» EXERCISE OBJECTIVE
Search the records below for the word "times". Pull out each line that has it.

» DATA IN THIS EXERCISE

$ cat src/rtl/scqf_pkg.sv
// ----------------------------------------------------------------------------
// scqf_pkg: shared types and constants of the soft-clip quality filter
// record passed from the accumulating front to the decision back end, and
// the decision result
// ----------------------------------------------------------------------------
package scqf_pkg;

    localparam int unsigned SUM_W   = 18;
    localparam int unsigned LEN_W   = 11;
    localparam int unsigned QUAL_W  = 8;
    localparam int unsigned RATIO_W = 4;

    localparam logic [SUM_W-1:0] SUM_MAX = {SUM_W{1'b1}};
    localparam logic [LEN_W-1:0] POS_MAX = {LEN_W{1'b1}};

    localparam logic [RATIO_W-1:0] RATIO_RESET = 4'd6;

    // per-read decision request: final sums and region lengths
    typedef struct packed {
        logic [SUM_W-1:0] left_sum;
        logic [SUM_W-1:0] middle_sum;
        logic [SUM_W-1:0] right_sum;
        logic [LEN_W-1:0] left_len;
        logic [LEN_W-1:0] mid_len;
        logic [LEN_W-1:0] right_len;
    } rec_t;

    typedef struct packed {
        logic read_passes;
        logic left_kept;
        logic right_kept;
    } res_t;

    // handshake between a producer and a queue
    typedef struct packed {
        logic full;
        logic empty;
    } q_status_t;

endpackage

$ cat src/rtl/scqf_fifo.sv
// ----------------------------------------------------------------------------
// scqf_fifo: small register queue
// first-in first-out storage with occupancy count, used between the stages
// ----------------------------------------------------------------------------
module scqf_fifo #(
    parameter int unsigned WIDTH = 8,
    parameter int unsigned DEPTH = 4
) (
    input  logic                        clk,
    input  logic                        rst_n,
    input  logic                        push,
    input  logic [WIDTH-1:0]            push_data,
    input  logic                        pop,
    output logic [WIDTH-1:0]            pop_data,
    output scqf_pkg::q_status_t         status
);

    localparam int unsigned PtrW = (DEPTH > 1) ? $clog2(DEPTH) : 1;
    localparam int unsigned CntW = $clog2(DEPTH + 1);

    logic [WIDTH-1:0] mem_reg [DEPTH];
    logic [PtrW-1:0]  wr_ptr_reg, wr_ptr_next;
    logic [PtrW-1:0]  rd_ptr_reg, rd_ptr_next;
    logic [CntW-1:0]  count_reg, count_next;
    logic             do_push, do_pop;

    assign status.full  = (count_reg == CntW'(DEPTH));
    assign status.empty = (count_reg == '0);
    assign do_push      = push && !status.full;
    assign do_pop       = pop && !status.empty;
    assign pop_data     = mem_reg[rd_ptr_reg];

    always_comb
    begin
        wr_ptr_next = wr_ptr_reg;
        rd_ptr_next = rd_ptr_reg;
        count_next  = count_reg;
        if (do_push)
        begin
            wr_ptr_next = (wr_ptr_reg == PtrW'(DEPTH - 1)) ? '0 : wr_ptr_reg + 1'b1;
        end
        if (do_pop)
        begin
            rd_ptr_next = (rd_ptr_reg == PtrW'(DEPTH - 1)) ? '0 : rd_ptr_reg + 1'b1;
        end
        if (do_push && !do_pop)
        begin
            count_next = count_reg + 1'b1;
        end
        else if (do_pop && !do_push)
        begin
            count_next = count_reg - 1'b1;
        end
    end

    always_ff @(posedge clk or negedge rst_n)
    begin
        if (!rst_n)
        begin
            wr_ptr_reg <= '0;
            rd_ptr_reg <= '0;
            count_reg  <= '0;
        end
        else
        begin
            wr_ptr_reg <= wr_ptr_next;
            rd_ptr_reg <= rd_ptr_next;
            count_reg  <= count_next;
        end
    end

    always_ff @(posedge clk)
    begin
        if (do_push)
        begin
            mem_reg[wr_ptr_reg] <= push_data;
        end
    end

    // occupancy never runs past the depth
    assert property (@(posedge clk) disable iff (!rst_n) count_reg <= CntW'(DEPTH))
        else $error("scqf_fifo: count beyond depth");

    // a lone pop takes exactly one entry
    assert property (@(posedge clk) disable iff (!rst_n)
        (do_pop && !do_push) |=> (count_reg == $past(count_reg) - 1'b1))
        else $error("scqf_fifo: pop did not reduce count");

endmodule

$ cat src/rtl/scqf_front.sv
// ----------------------------------------------------------------------------
// scqf_front: quality accumulation front end
// classifies each quality byte into left clip, middle or right clip and keeps
// saturating sums; on the last byte it issues one decision record
// ----------------------------------------------------------------------------
module scqf_front #(
    parameter int unsigned MAX_READ_LEN = 1024
) (
    input  logic                             clk,
    input  logic                             rst_n,
    input  logic                             accept,
    input  logic [scqf_pkg::QUAL_W-1:0]      qual,
    input  logic [scqf_pkg::LEN_W-1:0]       read_length,
    input  logic [scqf_pkg::LEN_W-1:0]       clip_left,
    input  logic [scqf_pkg::LEN_W-1:0]       clip_right,
    input  logic                             last_base,
    output logic                             rec_push,
    output scqf_pkg::rec_t                   rec
);

    localparam int unsigned LW = scqf_pkg::LEN_W;
    localparam int unsigned SW = scqf_pkg::SUM_W;
    localparam logic [LW-1:0] LenCap =
        (MAX_READ_LEN > ((1 << LW) - 1)) ? {LW{1'b1}} : LW'(MAX_READ_LEN);

    logic [LW-1:0] pos_reg, pos_next;
    logic [SW-1:0] lsum_reg, lsum_next;
    logic [SW-1:0] msum_reg, msum_next;
    logic [SW-1:0] rsum_reg, rsum_next;
    logic [LW-1:0] n_len, l_len, r_len, m_len, rest_len, lm_end;

    function automatic logic [SW-1:0] sat_add(input logic [SW-1:0] s,
                                              input logic [scqf_pkg::QUAL_W-1:0] q);
        logic [SW:0] t;
        t = {1'b0, s} + (SW+1)'(q);
        return t[SW] ? scqf_pkg::SUM_MAX : t[SW-1:0];
    endfunction

    // region bounds, left clip first
    always_comb
    begin
        n_len    = (read_length > LenCap) ? LenCap : read_length;
        l_len    = (clip_left < n_len) ? clip_left : n_len;
        rest_len = n_len - l_len;
        r_len    = (clip_right < rest_len) ? clip_right : rest_len;
        m_len    = rest_len - r_len;
        lm_end   = l_len + m_len;
    end

    always_comb
    begin
        lsum_next = lsum_reg;
        msum_next = msum_reg;
        rsum_next = rsum_reg;
        if (pos_reg < l_len)
        begin
            lsum_next = sat_add(lsum_reg, qual);
        end
        else if (pos_reg < lm_end)
        begin
            msum_next = sat_add(msum_reg, qual);
        end
        else if (pos_reg < n_len)
        begin
            rsum_next = sat_add(rsum_reg, qual);
        end
        pos_next = (pos_reg < scqf_pkg::POS_MAX) ? pos_reg + 1'b1 : pos_reg;
    end

    assign rec_push        = accept && last_base;
    assign rec.left_sum    = lsum_next;
    assign rec.middle_sum  = msum_next;
    assign rec.right_sum   = rsum_next;
    assign rec.left_len    = l_len;
    assign rec.mid_len     = m_len;
    assign rec.right_len   = r_len;

    always_ff @(posedge clk or negedge rst_n)
    begin
        if (!rst_n)
        begin
            pos_reg  <= '0;
            lsum_reg <= '0;
            msum_reg <= '0;
            rsum_reg <= '0;
        end
        else if (accept)
        begin
            if (last_base)
            begin
                pos_reg  <= '0;
                lsum_reg <= '0;
                msum_reg <= '0;
                rsum_reg <= '0;
            end
            else
            begin
                pos_reg  <= pos_next;
                lsum_reg <= lsum_next;
                msum_reg <= msum_next;
                rsum_reg <= rsum_next;
            end
        end
    end

endmodule

$ cat src/rtl/scqf_back.sv
// ----------------------------------------------------------------------------
// scqf_back: clip decision sequencer
// takes one record, forms both cross products over two multiply steps,
// compares and writes one result into the output queue
// ----------------------------------------------------------------------------
module scqf_back (
    input  logic                              clk,
    input  logic                              rst_n,
    input  logic [scqf_pkg::RATIO_W-1:0]      ratio_tenths,
    input  scqf_pkg::rec_t                    rec,
    input  scqf_pkg::q_status_t               rec_status,
    output logic                              rec_pop,
    input  scqf_pkg::q_status_t               res_status,
    output logic                              res_push,
    output scqf_pkg::res_t                    res
);

    localparam int unsigned SW = scqf_pkg::SUM_W;
    localparam int unsigned LW = scqf_pkg::LEN_W;
    localparam int unsigned P1W = SW + LW;                     // clip sum * middle len
    localparam int unsigned QW  = SW + scqf_pkg::RATIO_W;      // ratio * middle sum
    localparam int unsigned XW  = P1W + 4;                     // times ten / times len

    localparam logic [1:0] PH_IDLE = 2'd0;
    localparam logic [1:0] PH_MUL1 = 2'd1;
    localparam logic [1:0] PH_MUL2 = 2'd2;
    localparam logic [1:0] PH_CMP  = 2'd3;

    logic [1:0]      phase_reg, phase_next;
    scqf_pkg::rec_t  rec_reg;
    logic [P1W-1:0]  pl_reg, pr_reg;
    logic [QW-1:0]   q_reg;
    logic [XW-1:0]   lhs_l_reg, rhs_l_reg, lhs_r_reg, rhs_r_reg;
    logic            start;
    logic            keep_l, keep_r;

    assign start   = (phase_reg == PH_IDLE) && !rec_status.empty && !res_status.full;
    assign rec_pop = start;

    always_comb
    begin
        phase_next = phase_reg;
        unique case (phase_reg)
            PH_IDLE: phase_next = start ? PH_MUL1 : PH_IDLE;
            PH_MUL1: phase_next = PH_MUL2;
            PH_MUL2: phase_next = PH_CMP;
            PH_CMP:  phase_next = PH_IDLE;
            default: phase_next = PH_IDLE;
        endcase
    end

    always_ff @(posedge clk or negedge rst_n)
    begin
        if (!rst_n)
        begin
            phase_reg <= PH_IDLE;
        end
        else
        begin
            phase_reg <= phase_next;
        end
    end

    always_ff @(posedge clk)
    begin
        if (start)
        begin
            rec_reg <= rec;
        end
        if (phase_reg == PH_MUL1)
        begin
            pl_reg <= P1W'(rec_reg.left_sum) * P1W'(rec_reg.mid_len);
            pr_reg <= P1W'(rec_reg.right_sum) * P1W'(rec_reg.mid_len);
            q_reg  <= QW'(ratio_tenths) * QW'(rec_reg.middle_sum);
        end
        if (phase_reg == PH_MUL2)
        begin
            // times ten as shift and add
            lhs_l_reg <= XW'({pl_reg, 3'b000}) + XW'({2'b00, pl_reg, 1'b0});
            lhs_r_reg <= XW'({pr_reg, 3'b000}) + XW'({2'b00, pr_reg, 1'b0});
            rhs_l_reg <= XW'(q_reg) * XW'(rec_reg.left_len);
            rhs_r_reg <= XW'(q_reg) * XW'(rec_reg.right_len);
        end
    end

    // empty clip never kept, empty middle keeps any clip
    always_comb
    begin
        priority if (rec_reg.left_len == '0)
            keep_l = 1'b0;
        else if (rec_reg.mid_len == '0)
            keep_l = 1'b1;
        else
            keep_l = (lhs_l_reg >= rhs_l_reg);
        priority if (rec_reg.right_len == '0)
            keep_r = 1'b0;
        else if (rec_reg.mid_len == '0)
            keep_r = 1'b1;
        else
            keep_r = (lhs_r_reg >= rhs_r_reg);
    end

    assign res_push        = (phase_reg == PH_CMP);
    assign res.read_passes = keep_l || keep_r;
    assign res.left_kept   = keep_l;
    assign res.right_kept  = keep_r;

    // room was checked at start and only this sequencer fills the queue
    assert property (@(posedge clk) disable iff (!rst_n)
        (phase_reg == PH_CMP) |-> !res_status.full)
        else $error("scqf_back: result queue full at write");

    // a started record always runs the full sequence
    assert property (@(posedge clk) disable iff (!rst_n)
        start |=> (phase_reg == PH_MUL1) ##1 (phase_reg == PH_MUL2) ##1 (phase_reg == PH_CMP))
        else $error("scqf_back: sequence broken");

endmodule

» TASK SOLUTION
    localparam int unsigned XW  = P1W + 4;                     // times ten / times len
            // times ten as shift and add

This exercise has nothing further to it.